== WORK INSTRUCTIONS ==
Examine the material below. Gather every line in which the string "delays" appears.

== DATA FOR PROCESSING ==

File: src/rtl/switch_conditioner.sv
// Board switch conditioner: two-flop synchroniser, per-bit debounce and rise/fall pulses.
// Define SWITCH_ACTIVE_LOW_EN for switches wired to ground (pin low reads as 1).
module switch_conditioner #(
    parameter int WIDTH           = 4,
    parameter int DEBOUNCE_CYCLES = 1_000_000
) (
    input  logic             clock,
    input  logic             n_reset,
    input  logic [WIDTH-1:0] raw_switch,
    output logic [WIDTH-1:0] switch,
    output logic [WIDTH-1:0] rise,
    output logic [WIDTH-1:0] fall
);

    localparam int CNT_W = (DEBOUNCE_CYCLES > 1) ? $clog2(DEBOUNCE_CYCLES) : 1;
    localparam logic [CNT_W-1:0] CNT_LAST = CNT_W'(DEBOUNCE_CYCLES - 1);

    typedef enum logic {
        STABLE  = 1'b0,
        PENDING = 1'b1
    } deb_state_e;

    logic [WIDTH-1:0] pin_lvl;
    logic [WIDTH-1:0] sync1_p0;
    logic [WIDTH-1:0] sync2_p1;
    logic [CNT_W-1:0] cnt_p2  [WIDTH];
    logic [CNT_W-1:0] cnt_nxt [WIDTH];
    logic [WIDTH-1:0] upd;
    deb_state_e       st;

`ifdef SWITCH_ACTIVE_LOW_EN
    assign pin_lvl = ~raw_switch;
`else
    assign pin_lvl = raw_switch;
`endif

    // Stage p2: per-bit debounce decision; PENDING is simply "synced level != output"
    always_comb begin
        upd = '0;
        st  = STABLE;
        for (int i = 0; i < WIDTH; i++) begin
            cnt_nxt[i] = '0;
            st = (sync2_p1[i] != switch[i]) ? PENDING : STABLE;
            case (st)
                STABLE: cnt_nxt[i] = '0;
                PENDING: begin
                    if (cnt_p2[i] == CNT_LAST) begin
                        upd[i]     = 1'b1;
                        cnt_nxt[i] = '0;
                    end else begin
                        cnt_nxt[i] = cnt_p2[i] + CNT_W'(1);
                    end
                end
                default: cnt_nxt[i] = '0;
            endcase
        end
    end

    // Stages p0/p1 synchronise; pulses register on the same edge that moves switch
    always_ff @(posedge clock or negedge n_reset) begin
        if (!n_reset) begin
            sync1_p0 <= '0;
            sync2_p1 <= '0;
            switch   <= '0;
            rise     <= '0;
            fall     <= '0;
            for (int i = 0; i < WIDTH; i++) begin
                cnt_p2[i] <= '0;
            end
        end else begin
            sync1_p0 <= pin_lvl;
            sync2_p1 <= sync1_p0;
            switch   <= switch ^ upd;
            rise     <= upd & sync2_p1;
            fall     <= upd & ~sync2_p1;
            for (int i = 0; i < WIDTH; i++) begin
                cnt_p2[i] <= cnt_nxt[i];
            end
        end
    end

endmodule

File: config.mk
export PLATFORM = sky130hd
export DESIGN_NAME = switch_conditioner
export DESIGN_NICKNAME = d
export VERILOG_FILES = /design/src/rtl/switch_conditioner.sv
export SDC_FILE = /design/constraint.sdc
export NUM_CORES = 1
export LEC_CHECK = 0
export ABC_AREA = 1
export BUFFER_PORTS_ARGS = -buffer_cell sky130_fd_sc_hd__buf_2
export CAP_MARGIN = 40
export CORE_MARGIN = 2
export CORE_UTILIZATION = 56
export DETAILED_ROUTE_END_ITERATION = 6
export GPL_ROUTABILITY_DRIVEN = 0
export GPL_TIMING_DRIVEN = 0
export PLACE_DENSITY = 0.85
export SYNTH_ARGS = -nofsm -noshare
export SYNTH_HDL_FRONTEND = slang
export SYNTH_SLANG_ARGS = --single-unit
File: constraint.sdc
create_clock -name clock -period 1.4 [get_ports clock]
set_input_delay 0 -clock clock [delete_from_list [all_inputs] [get_ports clock]]
set_output_delay 0 -clock clock [all_outputs]
set_load 0.005 [all_outputs]
==> results of run 1 <==
area by class of cell:
class / count / area, um^2 / share of cell area (%)
well taps: 111 / 139 / 2.25
clock inverters: 3 / 22.5 / 0.365
clock buffers: 13 / 149 / 2.41
inverters: 58 / 218 / 3.53
repair buffers: 42 / 312 / 5.05
flip-flops and latches: 100 / 2520 / 40.8
multi-input cells: 484 / 2790 / 45.3
plain buffers: 3 / 17.5 / 0.284
registers in the layout, indices dropped and copies added, names as in the netlist, named ones only:
register  flops
cnt_p2       80
fall          4
rise          4
sync1_p0      4
sync2_p1      4
cell usage in the layout (no fill, tap or decap), types with 2 or more instances in the layout:
master         netlist  layout
buf_4                0      19
nand2_4              2       5
nor3_4               1       2
nor2_2              11      27
inv_2                1       3
xor2_1              24      23
clkbuf_8             0      10
nor3b_1              3       3
nand2_8              0       2
nand4_1             14      14
inv_1               57      55
dfrtp_2              0      14
a21oi_1              9       9
nor3_2               2       5
ha_4                 0       4
clkbuf_1             1       3
o21ai_1              3       4
nand2_1            102      97
nor2_1             172     148
dfrtp_1            100      86
nor2_4               8      16
nand3_1             70      61
dlygate4sd3_1        0       5
xnor2_1             19      19
o21bai_1             2       2
nand3_2              5       9
nor3_1              13       9
o21ai_0              5       4
nand3_4              1       7
clkinvlp_4           0       3
buf_2                2      17
nand2_2              9       9
power groups by stage:
stage	clock, uW	sequential (uW)	combinational (uW)
floorplan	0	3010	103
global placement	0	3010	187
detailed placement	0	3010	204
CTS	1720	2960	233
global route	1840	2970	312
finish	1700	2970	274
metal layers:
metal	share of wire, %	global-route usage (%)	up-vias
met4	2.9	8.96	0
met5	0	0	-
met2	50	37.0	172
met3	5.2	3.13	38
met1	42	31.0	2177
li1	-	-	2160
repair_timing:
item,CTS,global route
gates resized for setup,14,80
endpoints found under the hold margin,39,0
pin swaps,5,23
setup endpoints to repair,49,80
setup buffers,5,14
cloned,0,1
hold buffers,5,0
through the flow:
step | power, uW | utilization [%] | hold WS, ns | cell area (um^2) | cells
after floorplan | 3110 | - | -0.296 | 5190 | 644
after global placement | 3200 | 59.4 | 0.108 | 5410 | 772
after detailed placement | 3220 | 59.8 | -0.0290 | 5440 | 773
after CTS | 4910 | 63.4 | 0.125 | 5770 | 799
after global routing | 5120 | 67.7 | 0.138 | 6170 | 814
final | 4940 | 67.7 | 0.106 | 6170 | 814
worst reg2reg max path, cell delays in order (launching register included):
cell     delay [ns]
dfrtp_1        0.41
ha_4           0.17
nand3_4        0.10
nor3_4         0.23
buf_4          0.16
xor2_1         0.15
nor2_1         0.06
worst paths after layout:
kind	startpoint	end	slack, ns	cells after the start
worst max-delay path	cnt_p2[61]$_DFF_PN0_	cnt_p2[68]$_DFF_PN0_	0.02	6
min in group clock	raw_switch[0]	sync1_p0[0]$_DFF_PN0_	0.28	2
worst min-delay path	n_reset	cnt_p2[32]$_DFF_PN0_	0.11	2
worst max register to register	cnt_p2[61]$_DFF_PN0_	cnt_p2[68]$_DFF_PN0_	0.02	6
worst min register to register	sync1_p0[2]$_DFF_PN0_	sync2_p1[2]$_DFF_PN0_	0.36	0
max in group asynchronous	n_reset	cnt_p2[48]$_DFF_PN0_	0.61	3
cells by family (layout without fill, tap and decap cells):
group | Yosys count | count (layout) | share of synthesized area (%)
AND/OR/NAND/NOR | 416 | 417 | 37.0
flip-flops | 100 | 100 | 48.2
buffers and inverters | 61 | 119 | 4.46
XOR/XNOR | 43 | 43 | 7.26
AO/OA/AOI/OAI | 20 | 20 | 2.05
adder cells (fa/ha/maj) | 4 | 4 | 0.965
==> results.sh, run 1 <==
export IMPL_status="completed"
export IMPL_crit_required_ns=1.66
export IMPL_grt_max_degree=71
export IMPL_setup_viol=0
export IMPL_root_buffer="clkbuf_8"
export IMPL_antenna_cells=0
export IMPL_route_detailed_drc=0
export IMPL_synth_top_area_cell="dfrtp_1"
export IMPL_ios=18
export IMPL_finalCriticalPeriod_ns=1.38
export IMPL_ir_drop_v=0.000790
export IMPL_netlist_area_leader_share_pct=48.2
export IMPL_slew_violations=0
export IMPL_drt_pre_antenna_iters=4
export IMPL_via_per_inst=5.59
export IMPL_cp_end_kind="register"
export IMPL_cp_arrival_ns=1.65
export IMPL_p_int_uw=3730
export IMPL_clock_path_buffers=2
export IMPL_hold_viol=0
export IMPL_pwr_share_seq_pct=60.1
export IMPL_grt_pass1_wl_um=18300
export IMPL_grt_pass1_vias=4085
export IMPL_dp_hpwl_um=7500
export IMPL_htree_levels=3
export IMPL_fin_nets=708
export IMPL_synth_area_per_cell_um2=8.06
export IMPL_initial_utilization_pct=57.0
export IMPL_numClockSinks=100
export IMPL_fmax_mhz=723
export IMPL_fin_ws_ns=0.0171
export IMPL_yosysWarnings=0
export IMPL_switchingPower_uw=1210
export IMPL_power_density_nw_per_um2=801
export IMPL_rsz0062_at_grt="true"
export IMPL_setup_tns_ns=0
export IMPL_syn_area_um2=5190
export IMPL_cpMaxStageDelayCell="dfrtp_1"
export IMPL_cellLeakagePower_uw=0.00251
export IMPL_yosys_top_cells_count="nor2_1, nand2_1, dfrtp_1"
export IMPL_yosysUniqueCellTypes=30
export IMPL_clkTransAtPathRegs_ns=0.10
export IMPL_netSwitchingFraction_pct=24.6
export IMPL_grtUsageTotal_pct=22.7
export IMPL_async_flop_share_pct=100
export IMPL_slew_limit_headroom_pct=71.8
export IMPL_die_w_um=100
export IMPL_synth_seq_cells=100
export IMPL_clock_latency_ns=0.37
export IMPL_post_route_period_util_pct=98.8
export IMPL_power_frac_clock_pct=34.4
export IMPL_syn_nets=654
export IMPL_path_delay_family="flip-flops"
export IMPL_worstHoldPathType="in -> async"
export IMPL_synth_edf_count=0
export IMPL_worstPathMaxFanout=4
export IMPL_drt_antenna_violating_nets=0
export IMPL_drtIter0Drc=360
export IMPL_pre_cts_ws_ns=-0.133
export IMPL_n_fill_cell=690
export IMPL_tightest_slew_ns=0.422
export IMPL_synth_most_common_cell="nor2_1"
export IMPL_synthCells=644
export IMPL_vias=4547
export IMPL_fin_skew_ns=0.0136
export IMPL_dieArea_um2=10100
export IMPL_worst_path_buf_inv=1
export IMPL_synth_top_cells_by_area="dfrtp_1, nor2_1, nand2_1"
export IMPL_cp_slowest_stage_delay_ns=0.41
export IMPL_drive_above_1_share_pct=22.5
export IMPL_crit_chain="ha_4 -> nand3_4 -> nor3_4 -> buf_4 -> xor2_1 -> nor2_1"
export IMPL_cts_buffers=9
export IMPL_cts_tree="yes"
export IMPL_ys_seq_area_share_pct=48.2
export IMPL_core_um2=9110
export IMPL_ys_flop_type="dfrtp_1"
export IMPL_cap_violations=0
export IMPL_start_kind="register"
export IMPL_routed_wl_um=11900
export IMPL_grt_overflow=0
export IMPL_area_delta_synth_final_pct=18.9
export IMPL_io_buffer_count=17
export IMPL_criticalPathCategory="reg -> reg"
export IMPL_combPwrFrac_pct=5.5
export IMPL_die_y_um=100
export IMPL_antenna_found_initial=0
export IMPL_rows=35
export IMPL_detail_route_wl_per_cell_um=14.6
Power figures use the tool's default switching activity.
==> inputs of run 2 (changes only) <==
CORE_UTILIZATION = 49   (was 56)
PLACE_DENSITY = 0.77   (was 0.85)
==> results.sh, run 2 (synthesis gave the netlist of run 1 again) <==
export IMPL_cp_slowest_stage_delay_ns=0.44
export IMPL_antenna_found_initial=0
export IMPL_routed_wl_um=11500
export IMPL_die_w_um=107
export IMPL_numClockSinks=100
export IMPL_cpMostUsedCell="nand2_1"
export IMPL_cts_buffers=9
export IMPL_slew_limit_headroom_pct=61.8
export IMPL_dieArea_um2=11400
export IMPL_timing_hold_ws_ns=0.178
export IMPL_final_util_pct=60.0
export IMPL_ir_drop_v=0.000723
export IMPL_netSwitchingFraction_pct=24.0
export IMPL_initial_utilization_pct=50.3
export IMPL_r2r_cells=8
export IMPL_slew_violations=0
export IMPL_switchingPower_uw=1210
export IMPL_start_kind="register"
export IMPL_clock_latency_ns=0.36
export IMPL_largest_register="cnt_p2"
export IMPL_cts_tree="yes"
export IMPL_grtUsageTotal_pct=20.1
export IMPL_fmax_mhz=731
export IMPL_via_per_inst=5.22
export IMPL_cpMaxStageDelayCell="dfrtp_1"
export IMPL_drt_antenna_violating_nets=0
export IMPL_grt_pass1_wl_um=18600
export IMPL_power_density_nw_per_um2=814
export IMPL_final_common_cell="nor2_1"
export IMPL_area_delta_synth_final_pct=19.3
export IMPL_cp_end_kind="register"
export IMPL_route_detailed_drc=0
export IMPL_fin_skew_ns=0.0120
export IMPL_grt_pass1_vias=4157
export IMPL_htree_levels=3
export IMPL_core_um2=10300
export IMPL_multi_input_area_um2=2780
export IMPL_grt_max_degree=58
export IMPL_die_y_um=107
export IMPL_criticalPathCategory="reg -> reg"
export IMPL_worstPathMaxFanout=4
export IMPL_power_frac_clock_pct=35.8
export IMPL_final_cell_mix="nor2_1, nand2_1, dfrtp_1"
export IMPL_n_fill_cell=822
export IMPL_antenna_cells=0
export IMPL_placedCellCount=798
export IMPL_worst_path_buf_inv=1
export IMPL_crit_chain="inv_1 -> nor2_2 -> nand2_2 -> nor2_4 -> nand2_1 -> nand2_1 -> nand2_1 -> nor2_1"
export IMPL_post_route_period_util_pct=97.7
export IMPL_root_buffer="clkbuf_8"
export IMPL_drive_above_1_share_pct=21.4
export IMPL_seqCellArea_um2=2520
export IMPL_setup_viol=0
export IMPL_power_uw=5040
export IMPL_clock_path_buffers=2
export IMPL_crit_required_ns=1.70
export IMPL_critPathCapture="cnt_p2[55]$_DFF_PN0_"
export IMPL_cap_violations=0
export IMPL_grt_overflow=0
export IMPL_dp_hpwl_um=7340
export IMPL_finalCriticalPeriod_ns=1.37
export IMPL_combPwrFrac_pct=5.2
export IMPL_tightest_slew_ns=0.573
export IMPL_r2r_slack_ns=0.03
export IMPL_r2r_start="cnt_p2[40]$_DFF_PN0_"
export IMPL_p_int_uw=3830
export IMPL_crit_start="cnt_p2[40]$_DFF_PN0_"
export IMPL_largest_register_ff_count=80
export IMPL_clkTransAtPathRegs_ns=0.10
export IMPL_ios=18
export IMPL_rsz0062_at_grt="true"
export IMPL_vias=4368
export IMPL_detail_route_wl_per_cell_um=13.7
export IMPL_drt_pre_antenna_iters=5
export IMPL_path_delay_family="simple AND/OR/NAND/NOR gates"
export IMPL_cp_arrival_ns=1.66
export IMPL_timing_rr_end="cnt_p2[55]$_DFF_PN0_"
export IMPL_cellLeakagePower_uw=0.00250
export IMPL_io_buffer_count=17
export IMPL_rows=37
export IMPL_instances_no_fill=837
export IMPL_worstHoldPathType="in -> async"
export IMPL_hold_viol=0
export IMPL_pwr_share_seq_pct=59.0
export IMPL_drtIter0Drc=260
export IMPL_status="completed"
export IMPL_fin_nets=706
export IMPL_path_depth=8
[run 2: cell types whose count changed in the layout (fill, tap and decap cells not counted), moves of 3 or more]
cell | previous run | this run
nand3_2 | 9 | 6
dfrtp_2 | 14 | 11
nand3_4 | 7 | 10
dfrtp_1 | 86 | 89
clkinvlp_4 | 3 | 0
clkbuf_1 | 3 | 0
[run 2: layer usage]
| layer | share of wire [%] | vias to the layer above | GRT usage, % | routed length (um) |
|---|---|---|---|---|
| met3 | 4.0 | 24 | 3.65 | 463 |
| met2 | 50 | 116 | 33.9 | 5720 |
| met1 | 44 | 2078 | 26.6 | 5070 |
| met4 | 2.0 | 0 | 5.57 | 229 |
| li1 | - | 2150 | - | - |
| met5 | 0 | - | 0 | 0 |
[run 2: metrics by stage]
stage	cell area, um^2	setup TNS [ns]	setup slack [ns]
CTS	5910	-0.00278	-0.00278
finish	6190	0	0.0327
floorplan	5190	0	0.0796
global placement	5440	-69.66	-0.680
global route	6190	-0.640	-0.0658
detailed placement	5470	-4.46	-0.134
[run 2: repair_timing]
| item | CTS | global route |
|---|---|---|
| setup buffers | 7 | 10 |
| hold buffers | 5 | 0 |
| gates resized for setup | 26 | 62 |
| hold endpoints to repair | 47 | 0 |
| cloned | 1 | 0 |
| setup endpoints to repair | 49 | 70 |
| pin swaps | 8 | 16 |
[run 2: power by group through the flow]
stage / Sequential, uW / Clock, uW / Combinational, uW
2_1_floorplan: 3010 / 0 / 103
3_3_place_gp: 3010 / 0 / 189
3_5_place_dp: 3010 / 0 / 204
4_1_cts: 2960 / 1860 / 236
5_1_grt: 2980 / 1960 / 297
6_report: 2970 / 1800 / 263
[run 2: how the worst min path moves through the flow]
stage / depth (start not counted) / to
finish: 2 / cnt_p2[28]$_DFF_PN0_
CTS: 2 / cnt_p2[30]$_DFF_PN0_
global route: 2 / cnt_p2[28]$_DFF_PN0_
floorplan: 0 / async pin
global placement: 1 / sync1_p0[1]$_DFF_PN0_
detailed placement: 1 / cnt_p2[28]$_DFF_PN0_
[run 2: worst register-to-register path: stages (launching register included)]
cell and delay [ns]:
dfrtp_1 0.44, inv_1 0.10, nor2_2 0.20, nand2_2 0.16, nor2_4 0.16, nand2_1 0.06, nand2_1 0.05, nand2_1 0.05
nor2_1 0.09
[run 2: layout make-up]
| class | count | share of cell area, % |
|---|---|---|
| multi-input cells | 484 | 44.9 |
| flip-flops and latches | 100 | 40.6 |
| repair buffers | 40 | 4.79 |
| inverters | 58 | 3.52 |
| well taps | 136 | 2.75 |
| clock buffers | 12 | 2.67 |
| clock inverters | 4 | 0.505 |
| plain buffers | 3 | 0.283 |
==> inputs of run 3 (changes only) <==
CORE_UTILIZATION = 41   (was 49)
PLACE_DENSITY = 0.68   (was 0.77)
==> results.sh, run 3 (synthesis gave the netlist of run 1 again) <==
export IMPL_status="completed"
export IMPL_power_uw=5840
export IMPL_pwr_share_seq_pct=50.9
export IMPL_core_um2=12500
export IMPL_vias=4373
export IMPL_drive_above_1_share_pct=21.3
export IMPL_slew_violations=0
export IMPL_die_y_um=116
export IMPL_criticalPathCategory="reg -> reg"
export IMPL_netSwitchingFraction_pct=21.5
export IMPL_post_route_period_util_pct=97.0
export IMPL_clkTransAtPathRegs_ns=0.07
export IMPL_drt_antenna_violating_nets=0
export IMPL_htree_levels=3
export IMPL_clock_path_buffers=2
export IMPL_root_buffer="clkbuf_16"
export IMPL_largest_register="cnt_p2"
export IMPL_largest_register_ff_count=80
export IMPL_rows=41
export IMPL_antenna_found_initial=0
export IMPL_worstPathMaxFanout=4
export IMPL_setup_viol=0
export IMPL_cp_arrival_ns=1.59
export IMPL_power_frac_clock_pct=44.6
export IMPL_grt_overflow=0
export IMPL_die_w_um=116
export IMPL_cap_violations=0
export IMPL_grt_pass1_vias=4216
export IMPL_fmax_mhz=736
export IMPL_ir_drop_v=0.00117
export IMPL_ios=18
export IMPL_fin_skew_ns=0.00670
export IMPL_final_cell_mix="nor2_1, nand2_1, dfrtp_1"
export IMPL_instances_no_fill=877
export IMPL_via_per_inst=4.99
export IMPL_n_fill_cell=1120
export IMPL_route_detailed_drc=0
export IMPL_combPwrFrac_pct=4.5
export IMPL_clock_latency_ns=0.35
export IMPL_seqCellArea_um2=2520
export IMPL_final_common_cell="nor2_1"
export IMPL_worstHoldPathType="in -> async"
export IMPL_place_area_um2=5520
export IMPL_detail_route_wl_per_cell_um=13.1
export IMPL_numClockSinks=100
export IMPL_io_buffer_count=17
export IMPL_rsz0062_at_grt="true"
export IMPL_area_delta_synth_final_pct=22.9
export IMPL_fin_nets=711
export IMPL_start_kind="register"
export IMPL_slew_limit_headroom_pct=71.6
export IMPL_cts_buffers=9
export IMPL_crit_required_ns=1.63
export IMPL_switchingPower_uw=1260
export IMPL_r2r_start="cnt_p2[20]$_DFF_PN0_"
export IMPL_placedCellCount=834
export IMPL_tightest_slew_ns=0.425
export IMPL_finalCriticalPeriod_ns=1.36
export IMPL_crit_start="cnt_p2[20]$_DFF_PN0_"
export IMPL_setup_tns_ns=0
export IMPL_design_area_um2=6380
export IMPL_routed_wl_um=11500
export IMPL_antenna_cells=0
export IMPL_initial_utilization_pct=41.6
export IMPL_grtUsageTotal_pct=17.9
export IMPL_grt_max_degree=70
export IMPL_dp_hpwl_um=7420
export IMPL_multi_input_area_um2=2770
export IMPL_hold_viol=0
export IMPL_grt_pass1_wl_um=19200
export IMPL_cellLeakagePower_uw=0.00258
export IMPL_cts_tree="yes"
export IMPL_p_int_uw=4580
export IMPL_drt_pre_antenna_iters=4
export IMPL_drtIter0Drc=313
export IMPL_cp_end_kind="register"
export IMPL_dieArea_um2=13600
export IMPL_power_density_nw_per_um2=915
## run 3: repair_timing
item,in CTS,in global routing
hold endpoints to repair,35,0
cloned,0,1
pin swaps,7,15
hold buffers,5,0
gates resized for setup,18,66
buffers inserted,7,15
endpoints found under the setup margin,50,78
## run 3: worst paths after layout
| path | to | slack [ns] | cells past startpoint |
|---|---|---|---|
| setup / recovery | cnt_p2[34]$_DFF_PN0_ | 0.04 | 7 |
| hold / removal | cnt_p2[31]$_DFF_PN0_ | 0.14 | 2 |
| setup reg to reg | cnt_p2[34]$_DFF_PN0_ | 0.04 | 7 |
| hold reg to reg | sync2_p1[2]$_DFF_PN0_ | 0.35 | 0 |
| max in group asynchronous | cnt_p2[53]$_DFF_PN0_ | 0.57 | 3 |
| min in group clock | sync1_p0[0]$_DFF_PN0_ | 0.29 | 2 |
## run 3: per-layer routing
layer	share of wire [%]	routed length, um	track usage, %
met5	0	0	0
met4	1.1	129	6.59
met3	4.5	515	4.51
met2	50	5720	29.5
met1	45	5110	23.0
## run 3: worst max-delay path, cell delays in order (launching register included)
cell	delay [ns]
dfrtp_1	0.41
ha_4	0.18
nand3_4	0.09
nor2_4	0.20
buf_4	0.15
nand4_1	0.07
nand3_1	0.10
nor2_1	0.04
## run 3: per-stage QoR
step | util, % | hold WS (ns) | worst slack (ns)
6_report | 51.2 | 0.136 | 0.0415
3_5_place_dp | 44.3 | -0.0237 | -0.147
5_1_grt | 51.2 | 0.177 | -0.0618
3_3_place_gp | 44.0 | 0.109 | -0.700
2_1_floorplan | - | -0.296 | 0.0796
4_1_cts | 48.3 | 0.151 | 0.000238
## run 3: final cells by class
cell class	instances	share of cell area (%)
Multi-Input combinational cell	484	43.4
Sequential cell	100	39.4
Timing Repair Buffer	45	5.24
Clock buffer	10	3.59
Inverter	58	3.41
Tap cell	172	3.37
Clock inverter	5	1.22
Buffer	3	0.275
## run 3: power by group through the flow
| stage | clock network (uW) | logic, uW | registers [uW] |
|---|---|---|---|
| detailed placement | 0 | 207 | 3010 |
| global route | 2800 | 300 | 2970 |
| global placement | 0 | 191 | 3010 |
| CTS | 2680 | 234 | 2960 |
| floorplan | 0 | 103 | 3010 |
| finish | 2600 | 263 | 2970 |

== WRITTEN REPLY ==
worst reg2reg max path, cell delays in order (launching register included):
## run 3: worst max-delay path, cell delays in order (launching register included)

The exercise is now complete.